### src/rtl/zp_start_latch.sv
module zp_start_latch (
  input  logic clk,
  input  logic rst_n,
  input  logic set_req,
  input  logic tx_empty,
  input  logic size_zero,
  output logic start_flag,
  output logic clr_evt
);

  always_comb clr_evt = start_flag && tx_empty && size_zero && !set_req;

  always_ff @(posedge clk or negedge rst_n) begin
    if (!rst_n)       start_flag <= 1'b0;
    else if (set_req) start_flag <= 1'b1;
    else if (clr_evt) start_flag <= 1'b0;
  end

endmodule

### src/rtl/zp_pump.sv
module zp_pump
  import zp_pkg::*;
#(
  parameter int LVL_W    = 8,
  parameter int RX_AFULL = 64
) (
  input  logic             clk,
  input  logic             rst_n,
  input  logic             start_flag,
  input  logic             mse_q,
  input  logic             wait_q,
  input  logic [LVL_W-1:0] tx_level,
  input  logic [LVL_W-1:0] rx_level,
  input  logic             size_wr,
  input  logic [31:0]      size_val,
  output logic [31:0]      size_q,
  output logic             pass_on,
  output logic             push_zero
);

  logic tx_busy;
  logic held;
  logic room_ok;

  always_comb begin
    tx_busy   = (tx_level != '0);
    pass_on   = start_flag || (tx_busy && !mse_q);
    held      = tx_busy && wait_q;
    room_ok   = zp_has_room(32'(rx_level), 32'(tx_level), 32'(RX_AFULL));
    push_zero = pass_on && (size_q != '0) && !held && room_ok;
  end

  always_ff @(posedge clk or negedge rst_n) begin
    if (!rst_n)         size_q <= '0;
    else if (size_wr)   size_q <= size_val;
    else if (push_zero) size_q <= zp_next_size(size_q);
  end

endmodule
++++
PROBLEM —
Among the lines of the material, count those that contain the string "else" and state only that count.

RESULT FOR THIS TASK —
4